- [Prompt] Find the lines below that contain the string "global". Copy each one.

- [Records to process]
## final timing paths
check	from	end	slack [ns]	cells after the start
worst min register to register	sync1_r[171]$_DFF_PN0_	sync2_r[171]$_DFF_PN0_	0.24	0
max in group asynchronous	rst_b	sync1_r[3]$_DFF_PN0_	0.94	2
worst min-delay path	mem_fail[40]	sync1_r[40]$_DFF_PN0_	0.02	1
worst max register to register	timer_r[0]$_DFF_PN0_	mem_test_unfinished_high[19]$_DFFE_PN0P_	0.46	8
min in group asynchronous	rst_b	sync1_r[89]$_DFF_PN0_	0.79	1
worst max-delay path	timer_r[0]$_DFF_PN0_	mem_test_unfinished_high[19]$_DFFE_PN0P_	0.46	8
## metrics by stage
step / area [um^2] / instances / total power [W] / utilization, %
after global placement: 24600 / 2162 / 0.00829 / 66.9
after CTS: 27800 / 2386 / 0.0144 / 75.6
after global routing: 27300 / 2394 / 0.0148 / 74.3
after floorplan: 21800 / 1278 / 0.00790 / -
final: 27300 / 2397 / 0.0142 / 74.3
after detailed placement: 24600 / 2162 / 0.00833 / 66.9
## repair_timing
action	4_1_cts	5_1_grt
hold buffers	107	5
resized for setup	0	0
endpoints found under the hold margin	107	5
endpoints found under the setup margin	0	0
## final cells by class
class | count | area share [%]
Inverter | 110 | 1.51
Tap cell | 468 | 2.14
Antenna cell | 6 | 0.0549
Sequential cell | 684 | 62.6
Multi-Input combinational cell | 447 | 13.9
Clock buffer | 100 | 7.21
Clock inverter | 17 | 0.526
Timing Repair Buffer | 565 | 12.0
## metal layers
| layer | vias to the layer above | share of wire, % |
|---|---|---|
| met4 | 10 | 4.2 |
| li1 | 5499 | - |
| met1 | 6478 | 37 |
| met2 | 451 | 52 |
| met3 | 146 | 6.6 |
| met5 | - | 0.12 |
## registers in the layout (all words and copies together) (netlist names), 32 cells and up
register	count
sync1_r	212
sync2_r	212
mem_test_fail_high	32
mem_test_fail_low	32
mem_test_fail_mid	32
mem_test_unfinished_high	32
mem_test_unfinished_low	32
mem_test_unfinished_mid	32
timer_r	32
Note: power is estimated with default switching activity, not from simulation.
==> src/verilog/sfd_cfg.svh <==
// sfd_cfg.svh: offsets, field positions, reset values and table constants of the synthesizer field decoder.
// assumes: included by bare name by the package and every design file that needs the numbers.
`ifndef SFD_CFG_SVH
`define SFD_CFG_SVH

// register offsets on the plain register port
`define SFD_ADDR_W 8
`define SFD_OFS_FEATURE 8'h00
`define SFD_OFS_FUNCTION 8'h04
`define SFD_OFS_STATUS 8'h08

`define SFD_FEATURE_RST 32'h0000_0000
`define SFD_FUNCTION_RST 32'h0000_0000

// misc_feature_config fields
`define SFD_MODE_MSB 1
`define SFD_MODE_LSB 0
`define SFD_POWER_DOWN_BIT_BIT 2
`define SFD_XO_BIT 3
`define SFD_PUMP_MSB 8
`define SFD_PUMP_LSB 4
`define SFD_FPUMP_MSB 13
`define SFD_FPUMP_LSB 9
`define SFD_FRES_A_MSB 16
`define SFD_FRES_A_LSB 14
`define SFD_FRES_B_MSB 19
`define SFD_FRES_B_LSB 17

// misc_function_config fields
`define SFD_REF_MSB 7
`define SFD_REF_LSB 0
`define SFD_DIV_MSB 13
`define SFD_DIV_LSB 8
`define SFD_NRES_A_MSB 16
`define SFD_NRES_A_LSB 14
`define SFD_NRES_B_MSB 19
`define SFD_NRES_B_LSB 17
`define SFD_CAP_A_MSB 23
`define SFD_CAP_A_LSB 20
`define SFD_CAP_B_MSB 27
`define SFD_CAP_B_LSB 24

// status bits
`define SFD_ST_FAST 0
`define SFD_ST_POWER_DOWN_BIT 1
`define SFD_ST_RES_A_BAD 2
`define SFD_ST_RES_B_BAD 3
`define SFD_ST_REF_BAD 4
`define SFD_ST_DIV_BAD 5
`define SFD_ST_TEST_MODE 6
`define SFD_ST_CAP_A_TOP 7
`define SFD_ST_W 8

// resistor codes and their settings in ohm
`define SFD_RES_LOW 3'h0
`define SFD_RES_1K 3'h1
`define SFD_RES_2K 3'h2
`define SFD_RES_4K 3'h3
`define SFD_RES_16K 3'h4
`define SFD_OHM_LOW 16'h00c8
`define SFD_OHM_1K 16'h03e8
`define SFD_OHM_2K 16'h07d0
`define SFD_OHM_4K 16'h0fa0
`define SFD_OHM_16K 16'h3e80

// charge pump unit current in uA
`define SFD_PUMP_UNIT_UA 12'h064

// capacitor weights in pF and the cap a top code
`define SFD_CAP_A_FINE 8'h01
`define SFD_CAP_A_STEP 8'h05
`define SFD_CAP_A_TOP_CODE 4'hf
`define SFD_CAP_A_TOP_PF 8'h24
`define SFD_CAP_B_W0 8'h05
`define SFD_CAP_B_W1 8'h14
`define SFD_CAP_B_W2 8'h28
`define SFD_CAP_B_W3 8'h64

// divider and reference codes
`define SFD_DIV_ILLEGAL 6'h00
`define SFD_DIV_BYPASS 6'h01
`define SFD_REF_ILLEGAL 8'h00

`endif

==> src/verilog/sfd_pkg.sv <==
// sfd_pkg: types shared by the synthesizer field decoder files.
// assumes: sfd_cfg.svh holds every number; this package only gives them shape.
`include "sfd_cfg.svh"

package sfd_pkg;

    typedef enum logic [1:0] {
        SFD_MODE_FULL,
        SFD_MODE_EXT_VCO,
        SFD_MODE_DIV_ONLY,
        SFD_MODE_TEST
    } sfd_mode_t;

    // decoded loop filter and charge pump settings
    typedef struct packed {
        logic [15:0] res_a_ohm;
        logic res_a_valid;
        logic [15:0] res_b_ohm;
        logic res_b_valid;
        logic [11:0] pump_ua;
        logic [7:0] cap_a_pf;
        logic [7:0] cap_b_pf;
        logic cap_valid;
    } sfd_loop_t;

    // block enables
    typedef struct packed {
        logic div_en;
        logic pll_en;
        logic vco_en;
        logic powered_down;
        logic crystal_en;
    } sfd_enable_t;

    // register port request
    typedef struct packed {
        logic [`SFD_ADDR_W-1:0] addr;
        logic [31:0] wdata;
        logic wr;
        logic rd;
    } sfd_req_t;

endpackage : sfd_pkg
[config.mk]
export PLATFORM = sky130hd
export DESIGN_NAME = rco_refclk
export DESIGN_NICKNAME = d
export VERILOG_FILES = /design/src/logic/rco_pkg.sv /design/src/logic/rco_refclk.sv /design/src/logic/rco_half_div.sv
export SDC_FILE = /design/constraint.sdc
export NUM_CORES = 1
export LEC_CHECK = 0
export BUFFER_PORTS_ARGS = -buffer_cell sky130_fd_sc_hd__buf_2
export CORE_ASPECT_RATIO = 0.7
export CORE_MARGIN = 5
export CORE_UTILIZATION = 40
export DETAILED_ROUTE_END_ITERATION = 8
export GPL_ROUTABILITY_DRIVEN = 0
export PLACE_DENSITY_LB_ADDON = 0.25
export SLEW_MARGIN = 10
export SYNTH_ARGS = -nofsm -noshare
export SYNTH_HDL_FRONTEND = slang
export SYNTH_SLANG_ARGS = --single-unit
[constraint.sdc]
create_clock -name REF_CLK_IN -period 4.6 [get_ports REF_CLK_IN]
set_input_delay 0.69 -clock REF_CLK_IN [delete_from_list [all_inputs] [get_ports REF_CLK_IN]]
set_output_delay 0.69 -clock REF_CLK_IN [all_outputs]
set_load 0.01 [all_outputs]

- [Response]
after global placement: 24600 / 2162 / 0.00829 / 66.9
after global routing: 27300 / 2394 / 0.0148 / 74.3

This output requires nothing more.